_Aim of the exercise_
Reproduce word for word the lines between those holding "the layout |" and "global placement,19280,5.957", inclusive, and nothing else from the data below.

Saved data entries
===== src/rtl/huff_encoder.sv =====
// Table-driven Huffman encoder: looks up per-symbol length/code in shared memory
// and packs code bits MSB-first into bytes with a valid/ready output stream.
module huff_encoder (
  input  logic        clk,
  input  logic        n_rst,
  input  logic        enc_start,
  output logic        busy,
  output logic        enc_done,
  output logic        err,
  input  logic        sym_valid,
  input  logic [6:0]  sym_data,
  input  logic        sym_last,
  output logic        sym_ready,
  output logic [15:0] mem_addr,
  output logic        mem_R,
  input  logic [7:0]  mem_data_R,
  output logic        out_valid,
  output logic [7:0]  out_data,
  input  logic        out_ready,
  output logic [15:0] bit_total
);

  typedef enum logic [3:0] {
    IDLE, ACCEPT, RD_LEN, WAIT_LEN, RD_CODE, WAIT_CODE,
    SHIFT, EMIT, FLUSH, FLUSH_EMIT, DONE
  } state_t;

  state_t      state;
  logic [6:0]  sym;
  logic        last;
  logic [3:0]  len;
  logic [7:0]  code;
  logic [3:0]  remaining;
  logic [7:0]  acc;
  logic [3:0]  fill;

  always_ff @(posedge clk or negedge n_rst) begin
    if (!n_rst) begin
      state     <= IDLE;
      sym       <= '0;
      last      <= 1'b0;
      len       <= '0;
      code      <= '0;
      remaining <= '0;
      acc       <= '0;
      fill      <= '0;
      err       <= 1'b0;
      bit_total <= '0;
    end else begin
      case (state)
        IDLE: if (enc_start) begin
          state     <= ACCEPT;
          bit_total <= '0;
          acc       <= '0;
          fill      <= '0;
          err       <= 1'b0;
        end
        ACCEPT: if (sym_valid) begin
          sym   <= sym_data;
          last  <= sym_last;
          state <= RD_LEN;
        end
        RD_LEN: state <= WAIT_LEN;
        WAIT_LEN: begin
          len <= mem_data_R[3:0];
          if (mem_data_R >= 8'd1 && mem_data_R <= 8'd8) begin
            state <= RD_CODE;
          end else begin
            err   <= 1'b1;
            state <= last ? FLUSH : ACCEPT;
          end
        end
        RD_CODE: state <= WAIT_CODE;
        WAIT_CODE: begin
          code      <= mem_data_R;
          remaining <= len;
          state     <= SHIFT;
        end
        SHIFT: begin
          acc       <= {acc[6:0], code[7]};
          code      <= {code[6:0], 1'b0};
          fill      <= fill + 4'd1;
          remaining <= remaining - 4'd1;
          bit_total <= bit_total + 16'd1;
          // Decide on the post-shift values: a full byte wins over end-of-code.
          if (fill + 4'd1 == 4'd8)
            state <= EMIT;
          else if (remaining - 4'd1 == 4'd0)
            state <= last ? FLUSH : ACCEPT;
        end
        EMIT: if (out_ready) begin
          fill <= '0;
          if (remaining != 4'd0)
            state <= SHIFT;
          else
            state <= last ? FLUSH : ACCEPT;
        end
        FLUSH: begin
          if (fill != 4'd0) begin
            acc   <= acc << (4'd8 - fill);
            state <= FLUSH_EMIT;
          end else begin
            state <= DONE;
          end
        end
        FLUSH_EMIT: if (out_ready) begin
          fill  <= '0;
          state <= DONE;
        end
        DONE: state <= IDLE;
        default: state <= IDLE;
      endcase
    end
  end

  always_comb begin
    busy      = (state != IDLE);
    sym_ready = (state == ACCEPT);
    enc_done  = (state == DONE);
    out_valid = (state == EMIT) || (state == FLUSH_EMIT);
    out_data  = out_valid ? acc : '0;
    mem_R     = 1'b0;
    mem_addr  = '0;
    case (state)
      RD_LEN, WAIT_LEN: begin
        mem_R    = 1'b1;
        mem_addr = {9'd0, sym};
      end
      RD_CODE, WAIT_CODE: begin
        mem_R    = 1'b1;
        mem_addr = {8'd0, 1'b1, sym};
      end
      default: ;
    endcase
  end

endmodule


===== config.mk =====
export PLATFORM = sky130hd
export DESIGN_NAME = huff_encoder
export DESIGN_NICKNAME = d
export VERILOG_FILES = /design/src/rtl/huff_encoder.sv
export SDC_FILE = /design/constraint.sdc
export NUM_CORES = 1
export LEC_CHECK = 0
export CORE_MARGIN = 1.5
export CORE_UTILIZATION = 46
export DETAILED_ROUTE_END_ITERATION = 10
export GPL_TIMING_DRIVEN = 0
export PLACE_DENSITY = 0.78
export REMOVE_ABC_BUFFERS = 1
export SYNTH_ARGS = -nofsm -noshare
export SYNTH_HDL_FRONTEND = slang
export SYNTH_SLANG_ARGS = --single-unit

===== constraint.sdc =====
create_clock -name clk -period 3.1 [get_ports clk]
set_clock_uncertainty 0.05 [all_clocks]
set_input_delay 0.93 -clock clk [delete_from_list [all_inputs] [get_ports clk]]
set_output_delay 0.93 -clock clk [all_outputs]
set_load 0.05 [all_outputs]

---

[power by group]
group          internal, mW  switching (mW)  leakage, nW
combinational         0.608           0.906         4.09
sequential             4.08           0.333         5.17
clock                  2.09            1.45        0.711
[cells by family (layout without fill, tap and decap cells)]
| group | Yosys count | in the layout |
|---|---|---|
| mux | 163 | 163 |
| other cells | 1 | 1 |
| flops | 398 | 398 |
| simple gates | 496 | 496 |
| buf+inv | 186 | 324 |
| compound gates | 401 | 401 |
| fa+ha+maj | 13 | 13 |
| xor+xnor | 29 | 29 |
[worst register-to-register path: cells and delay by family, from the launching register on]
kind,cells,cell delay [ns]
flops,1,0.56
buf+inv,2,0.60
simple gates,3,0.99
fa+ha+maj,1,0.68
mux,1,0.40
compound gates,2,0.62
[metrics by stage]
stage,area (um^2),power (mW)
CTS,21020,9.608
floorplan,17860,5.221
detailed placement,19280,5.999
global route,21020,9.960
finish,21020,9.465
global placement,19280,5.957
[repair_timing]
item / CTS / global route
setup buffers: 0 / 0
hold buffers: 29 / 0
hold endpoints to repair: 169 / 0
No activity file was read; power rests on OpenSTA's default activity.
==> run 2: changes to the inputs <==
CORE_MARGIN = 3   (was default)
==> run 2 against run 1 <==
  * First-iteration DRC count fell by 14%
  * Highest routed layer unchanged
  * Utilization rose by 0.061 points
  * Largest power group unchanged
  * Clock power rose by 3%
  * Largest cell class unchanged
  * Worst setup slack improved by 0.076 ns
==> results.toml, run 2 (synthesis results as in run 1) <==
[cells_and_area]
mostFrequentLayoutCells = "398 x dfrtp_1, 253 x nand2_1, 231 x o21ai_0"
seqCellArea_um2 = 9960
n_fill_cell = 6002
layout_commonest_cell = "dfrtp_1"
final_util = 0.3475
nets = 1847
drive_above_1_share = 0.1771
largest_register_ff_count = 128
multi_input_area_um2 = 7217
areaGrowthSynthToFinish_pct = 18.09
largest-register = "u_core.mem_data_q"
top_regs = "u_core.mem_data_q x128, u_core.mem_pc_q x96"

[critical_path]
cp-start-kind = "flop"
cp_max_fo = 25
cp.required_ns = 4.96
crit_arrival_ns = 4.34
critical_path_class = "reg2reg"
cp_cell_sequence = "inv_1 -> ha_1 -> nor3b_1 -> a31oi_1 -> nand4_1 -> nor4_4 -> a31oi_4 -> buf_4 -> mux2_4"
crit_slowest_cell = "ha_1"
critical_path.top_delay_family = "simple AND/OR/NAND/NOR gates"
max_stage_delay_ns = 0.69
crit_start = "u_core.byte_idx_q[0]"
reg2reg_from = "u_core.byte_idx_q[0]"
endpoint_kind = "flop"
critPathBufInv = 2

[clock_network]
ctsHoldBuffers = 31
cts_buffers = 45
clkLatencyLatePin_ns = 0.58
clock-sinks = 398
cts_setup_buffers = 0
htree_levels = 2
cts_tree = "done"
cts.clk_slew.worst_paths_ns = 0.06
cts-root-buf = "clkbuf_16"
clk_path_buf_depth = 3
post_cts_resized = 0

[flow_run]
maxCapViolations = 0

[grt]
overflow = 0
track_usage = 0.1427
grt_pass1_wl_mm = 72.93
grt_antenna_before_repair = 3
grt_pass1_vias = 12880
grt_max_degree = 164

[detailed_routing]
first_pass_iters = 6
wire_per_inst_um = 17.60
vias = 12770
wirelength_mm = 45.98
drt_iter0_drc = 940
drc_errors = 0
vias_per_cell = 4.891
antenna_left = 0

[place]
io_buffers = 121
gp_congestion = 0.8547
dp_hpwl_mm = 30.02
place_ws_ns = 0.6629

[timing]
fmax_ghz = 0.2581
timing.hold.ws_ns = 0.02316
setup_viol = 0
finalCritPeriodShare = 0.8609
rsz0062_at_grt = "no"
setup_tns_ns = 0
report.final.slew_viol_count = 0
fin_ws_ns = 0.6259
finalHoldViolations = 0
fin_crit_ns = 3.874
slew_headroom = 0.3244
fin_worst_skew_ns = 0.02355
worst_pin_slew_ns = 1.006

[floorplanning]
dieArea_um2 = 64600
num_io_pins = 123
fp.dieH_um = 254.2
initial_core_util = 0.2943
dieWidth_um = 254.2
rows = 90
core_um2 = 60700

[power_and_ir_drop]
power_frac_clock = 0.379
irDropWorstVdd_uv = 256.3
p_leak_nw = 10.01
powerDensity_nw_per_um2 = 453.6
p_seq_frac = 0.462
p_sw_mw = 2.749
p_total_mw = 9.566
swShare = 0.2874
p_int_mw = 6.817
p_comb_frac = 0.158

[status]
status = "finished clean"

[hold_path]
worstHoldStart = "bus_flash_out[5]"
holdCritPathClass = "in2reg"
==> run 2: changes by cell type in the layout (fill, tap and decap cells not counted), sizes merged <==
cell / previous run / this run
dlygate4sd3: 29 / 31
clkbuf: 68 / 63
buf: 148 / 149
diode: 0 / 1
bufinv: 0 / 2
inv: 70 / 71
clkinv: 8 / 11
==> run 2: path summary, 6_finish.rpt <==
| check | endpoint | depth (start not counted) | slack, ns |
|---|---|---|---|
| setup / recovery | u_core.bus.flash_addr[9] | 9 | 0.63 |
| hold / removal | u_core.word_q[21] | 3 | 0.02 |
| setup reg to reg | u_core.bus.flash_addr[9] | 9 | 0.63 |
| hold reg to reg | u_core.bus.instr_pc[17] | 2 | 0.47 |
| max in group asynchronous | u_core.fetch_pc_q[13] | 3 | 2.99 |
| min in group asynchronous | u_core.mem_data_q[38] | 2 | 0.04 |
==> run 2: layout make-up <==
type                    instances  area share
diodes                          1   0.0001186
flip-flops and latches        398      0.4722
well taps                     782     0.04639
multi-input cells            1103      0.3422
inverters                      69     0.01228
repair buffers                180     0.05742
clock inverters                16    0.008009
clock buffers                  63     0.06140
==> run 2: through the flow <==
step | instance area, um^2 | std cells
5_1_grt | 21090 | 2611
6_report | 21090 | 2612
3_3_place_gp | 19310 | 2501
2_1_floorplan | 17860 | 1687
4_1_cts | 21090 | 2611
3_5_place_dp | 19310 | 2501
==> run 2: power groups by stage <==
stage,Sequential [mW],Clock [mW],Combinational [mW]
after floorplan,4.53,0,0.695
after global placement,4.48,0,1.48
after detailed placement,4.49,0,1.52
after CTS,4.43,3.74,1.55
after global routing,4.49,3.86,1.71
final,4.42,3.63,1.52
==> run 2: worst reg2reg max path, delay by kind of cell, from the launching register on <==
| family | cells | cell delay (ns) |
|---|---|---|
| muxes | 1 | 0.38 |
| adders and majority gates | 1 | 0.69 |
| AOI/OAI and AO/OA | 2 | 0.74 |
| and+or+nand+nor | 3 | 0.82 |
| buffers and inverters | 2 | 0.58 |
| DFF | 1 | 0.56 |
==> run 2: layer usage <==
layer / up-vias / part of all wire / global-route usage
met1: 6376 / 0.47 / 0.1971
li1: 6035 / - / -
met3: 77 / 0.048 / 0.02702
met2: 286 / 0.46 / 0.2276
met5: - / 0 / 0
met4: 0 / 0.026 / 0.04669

...

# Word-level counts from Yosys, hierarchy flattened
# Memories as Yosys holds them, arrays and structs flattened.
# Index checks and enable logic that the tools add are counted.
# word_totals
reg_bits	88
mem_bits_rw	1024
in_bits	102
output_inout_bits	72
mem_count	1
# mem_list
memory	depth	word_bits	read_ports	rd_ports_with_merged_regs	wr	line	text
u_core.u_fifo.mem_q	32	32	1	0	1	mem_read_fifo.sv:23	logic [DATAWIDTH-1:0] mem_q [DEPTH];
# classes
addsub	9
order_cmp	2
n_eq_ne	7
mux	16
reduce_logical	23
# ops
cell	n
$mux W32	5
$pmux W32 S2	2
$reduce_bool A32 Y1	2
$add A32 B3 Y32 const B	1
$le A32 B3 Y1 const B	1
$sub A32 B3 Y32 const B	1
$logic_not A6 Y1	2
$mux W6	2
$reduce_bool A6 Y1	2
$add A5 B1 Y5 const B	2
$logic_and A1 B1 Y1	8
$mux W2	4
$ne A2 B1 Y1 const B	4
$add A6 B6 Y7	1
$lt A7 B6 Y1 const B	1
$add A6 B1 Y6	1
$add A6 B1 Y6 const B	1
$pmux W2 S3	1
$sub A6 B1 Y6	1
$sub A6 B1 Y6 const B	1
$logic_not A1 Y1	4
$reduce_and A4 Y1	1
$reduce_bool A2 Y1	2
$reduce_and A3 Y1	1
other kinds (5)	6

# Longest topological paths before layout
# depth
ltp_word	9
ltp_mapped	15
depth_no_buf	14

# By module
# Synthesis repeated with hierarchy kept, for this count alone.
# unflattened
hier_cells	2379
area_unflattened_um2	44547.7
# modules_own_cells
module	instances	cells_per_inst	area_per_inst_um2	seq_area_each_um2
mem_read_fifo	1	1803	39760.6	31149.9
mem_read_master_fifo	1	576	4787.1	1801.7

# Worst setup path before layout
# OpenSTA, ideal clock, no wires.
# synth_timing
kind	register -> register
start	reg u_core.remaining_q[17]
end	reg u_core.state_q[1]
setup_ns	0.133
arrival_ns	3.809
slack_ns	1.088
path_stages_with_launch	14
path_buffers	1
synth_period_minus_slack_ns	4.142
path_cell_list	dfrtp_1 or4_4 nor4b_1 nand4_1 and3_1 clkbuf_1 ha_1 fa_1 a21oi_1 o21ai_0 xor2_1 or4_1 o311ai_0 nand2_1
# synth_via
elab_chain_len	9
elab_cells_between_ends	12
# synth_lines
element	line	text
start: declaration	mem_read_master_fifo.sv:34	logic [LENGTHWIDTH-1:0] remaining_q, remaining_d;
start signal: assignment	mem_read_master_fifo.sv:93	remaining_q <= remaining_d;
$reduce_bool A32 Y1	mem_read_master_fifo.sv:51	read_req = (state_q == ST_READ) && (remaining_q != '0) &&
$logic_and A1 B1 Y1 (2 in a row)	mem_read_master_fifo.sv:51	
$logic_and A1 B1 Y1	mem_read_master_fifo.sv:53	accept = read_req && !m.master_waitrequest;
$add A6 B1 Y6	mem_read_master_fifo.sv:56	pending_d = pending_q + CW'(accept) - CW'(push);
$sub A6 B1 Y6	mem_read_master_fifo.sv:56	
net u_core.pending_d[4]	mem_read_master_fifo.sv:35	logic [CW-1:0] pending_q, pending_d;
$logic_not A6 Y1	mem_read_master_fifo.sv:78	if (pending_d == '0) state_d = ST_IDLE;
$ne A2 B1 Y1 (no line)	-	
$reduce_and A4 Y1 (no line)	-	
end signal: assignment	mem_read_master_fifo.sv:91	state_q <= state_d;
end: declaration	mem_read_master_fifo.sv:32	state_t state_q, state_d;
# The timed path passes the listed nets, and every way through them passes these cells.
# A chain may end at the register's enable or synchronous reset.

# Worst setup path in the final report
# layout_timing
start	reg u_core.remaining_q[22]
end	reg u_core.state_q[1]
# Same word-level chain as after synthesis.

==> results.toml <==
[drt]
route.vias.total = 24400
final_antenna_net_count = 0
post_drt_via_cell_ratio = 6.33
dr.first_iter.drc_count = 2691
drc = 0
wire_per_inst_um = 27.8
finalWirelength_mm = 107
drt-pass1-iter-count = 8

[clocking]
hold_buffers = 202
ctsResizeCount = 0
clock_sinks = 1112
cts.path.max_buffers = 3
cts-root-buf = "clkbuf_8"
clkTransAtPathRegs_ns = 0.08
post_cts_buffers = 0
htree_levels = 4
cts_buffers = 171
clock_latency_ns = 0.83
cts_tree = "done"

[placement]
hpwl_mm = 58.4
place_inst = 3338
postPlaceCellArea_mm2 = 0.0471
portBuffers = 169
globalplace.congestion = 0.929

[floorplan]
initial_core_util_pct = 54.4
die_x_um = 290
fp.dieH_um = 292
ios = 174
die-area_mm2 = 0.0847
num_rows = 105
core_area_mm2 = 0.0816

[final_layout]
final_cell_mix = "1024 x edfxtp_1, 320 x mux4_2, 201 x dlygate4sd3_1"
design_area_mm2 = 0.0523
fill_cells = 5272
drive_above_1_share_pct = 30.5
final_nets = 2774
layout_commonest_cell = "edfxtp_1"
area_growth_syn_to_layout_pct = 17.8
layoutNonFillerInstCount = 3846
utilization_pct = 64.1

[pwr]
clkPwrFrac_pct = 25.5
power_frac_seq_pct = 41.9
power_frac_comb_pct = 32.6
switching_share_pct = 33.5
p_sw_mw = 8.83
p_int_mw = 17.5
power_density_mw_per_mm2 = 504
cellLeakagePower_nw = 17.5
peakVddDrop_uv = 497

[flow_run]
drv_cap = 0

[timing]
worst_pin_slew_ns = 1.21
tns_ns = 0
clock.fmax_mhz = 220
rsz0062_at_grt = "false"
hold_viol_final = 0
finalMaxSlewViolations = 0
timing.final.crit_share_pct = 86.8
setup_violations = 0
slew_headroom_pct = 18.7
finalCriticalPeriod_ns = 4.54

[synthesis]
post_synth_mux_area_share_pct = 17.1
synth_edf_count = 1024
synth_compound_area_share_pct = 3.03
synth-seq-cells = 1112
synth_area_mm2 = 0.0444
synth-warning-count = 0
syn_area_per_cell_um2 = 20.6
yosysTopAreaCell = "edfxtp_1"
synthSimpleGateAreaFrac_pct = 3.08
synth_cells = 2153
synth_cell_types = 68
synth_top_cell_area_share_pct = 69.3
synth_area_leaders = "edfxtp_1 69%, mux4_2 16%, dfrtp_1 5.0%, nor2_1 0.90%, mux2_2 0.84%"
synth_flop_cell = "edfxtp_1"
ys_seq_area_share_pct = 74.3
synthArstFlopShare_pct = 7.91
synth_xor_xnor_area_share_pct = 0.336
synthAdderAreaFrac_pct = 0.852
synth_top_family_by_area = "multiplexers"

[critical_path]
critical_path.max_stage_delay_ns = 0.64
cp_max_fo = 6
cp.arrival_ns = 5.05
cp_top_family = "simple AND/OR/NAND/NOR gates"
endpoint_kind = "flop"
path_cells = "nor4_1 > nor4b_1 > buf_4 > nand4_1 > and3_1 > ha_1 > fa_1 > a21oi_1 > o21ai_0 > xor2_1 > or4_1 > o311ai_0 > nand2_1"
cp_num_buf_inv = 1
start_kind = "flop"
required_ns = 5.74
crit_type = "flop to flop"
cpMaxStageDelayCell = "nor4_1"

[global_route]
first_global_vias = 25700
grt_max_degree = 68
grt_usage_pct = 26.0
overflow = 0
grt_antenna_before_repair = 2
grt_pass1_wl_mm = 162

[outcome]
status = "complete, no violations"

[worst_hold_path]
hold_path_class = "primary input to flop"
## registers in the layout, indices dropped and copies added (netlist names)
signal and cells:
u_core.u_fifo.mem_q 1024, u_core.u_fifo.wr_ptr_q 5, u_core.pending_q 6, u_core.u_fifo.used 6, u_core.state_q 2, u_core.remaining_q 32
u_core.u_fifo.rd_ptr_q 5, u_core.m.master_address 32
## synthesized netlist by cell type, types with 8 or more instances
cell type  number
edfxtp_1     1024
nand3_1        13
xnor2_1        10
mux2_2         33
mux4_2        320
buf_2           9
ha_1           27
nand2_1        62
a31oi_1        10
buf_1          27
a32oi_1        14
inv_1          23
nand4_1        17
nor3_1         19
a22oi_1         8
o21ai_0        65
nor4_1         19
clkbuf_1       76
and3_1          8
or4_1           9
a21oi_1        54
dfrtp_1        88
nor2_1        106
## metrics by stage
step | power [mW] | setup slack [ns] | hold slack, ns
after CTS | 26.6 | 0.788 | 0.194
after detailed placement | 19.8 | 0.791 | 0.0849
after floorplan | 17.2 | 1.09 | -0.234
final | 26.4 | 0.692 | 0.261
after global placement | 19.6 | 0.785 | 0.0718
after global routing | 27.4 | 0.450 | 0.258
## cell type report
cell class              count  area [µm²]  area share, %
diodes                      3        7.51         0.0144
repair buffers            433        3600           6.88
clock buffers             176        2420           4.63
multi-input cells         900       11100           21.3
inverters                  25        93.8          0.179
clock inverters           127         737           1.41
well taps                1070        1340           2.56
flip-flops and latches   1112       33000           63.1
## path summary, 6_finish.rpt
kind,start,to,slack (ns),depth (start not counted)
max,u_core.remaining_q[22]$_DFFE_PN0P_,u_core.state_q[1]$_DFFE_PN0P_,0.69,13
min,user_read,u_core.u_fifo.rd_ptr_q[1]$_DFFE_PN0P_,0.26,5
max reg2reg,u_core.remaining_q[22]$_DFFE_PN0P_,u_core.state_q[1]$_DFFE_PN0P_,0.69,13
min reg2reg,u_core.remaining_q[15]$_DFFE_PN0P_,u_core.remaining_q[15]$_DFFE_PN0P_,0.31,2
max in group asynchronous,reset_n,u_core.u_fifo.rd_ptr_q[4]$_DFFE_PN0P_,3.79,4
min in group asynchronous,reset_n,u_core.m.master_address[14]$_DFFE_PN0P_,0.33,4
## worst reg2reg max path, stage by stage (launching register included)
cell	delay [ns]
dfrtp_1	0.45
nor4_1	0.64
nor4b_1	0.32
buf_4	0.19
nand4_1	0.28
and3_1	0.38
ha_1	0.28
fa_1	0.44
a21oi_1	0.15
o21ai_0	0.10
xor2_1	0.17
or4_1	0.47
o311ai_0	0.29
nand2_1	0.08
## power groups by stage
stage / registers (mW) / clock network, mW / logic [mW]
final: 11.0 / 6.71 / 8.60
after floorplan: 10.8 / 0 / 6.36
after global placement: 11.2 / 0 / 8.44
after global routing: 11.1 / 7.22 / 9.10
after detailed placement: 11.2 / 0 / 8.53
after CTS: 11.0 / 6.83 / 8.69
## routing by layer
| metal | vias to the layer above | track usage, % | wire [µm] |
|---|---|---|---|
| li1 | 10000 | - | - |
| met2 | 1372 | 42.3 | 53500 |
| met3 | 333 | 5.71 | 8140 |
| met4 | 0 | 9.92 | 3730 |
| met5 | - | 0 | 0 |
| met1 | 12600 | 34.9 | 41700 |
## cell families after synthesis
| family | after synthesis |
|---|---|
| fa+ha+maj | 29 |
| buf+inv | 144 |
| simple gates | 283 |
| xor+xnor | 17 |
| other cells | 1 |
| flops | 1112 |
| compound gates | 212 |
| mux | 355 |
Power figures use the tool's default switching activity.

_Solved problem_
| group | Yosys count | in the layout |
|---|---|---|
| mux | 163 | 163 |
| other cells | 1 | 1 |
| flops | 398 | 398 |
| simple gates | 496 | 496 |
| buf+inv | 186 | 324 |
| compound gates | 401 | 401 |
| fa+ha+maj | 13 | 13 |
| xor+xnor | 29 | 29 |
[worst register-to-register path: cells and delay by family, from the launching register on]
kind,cells,cell delay [ns]
flops,1,0.56
buf+inv,2,0.60
simple gates,3,0.99
fa+ha+maj,1,0.68
mux,1,0.40
compound gates,2,0.62
[metrics by stage]
stage,area (um^2),power (mW)
CTS,21020,9.608
floorplan,17860,5.221
detailed placement,19280,5.999
global route,21020,9.960
finish,21020,9.465
global placement,19280,5.957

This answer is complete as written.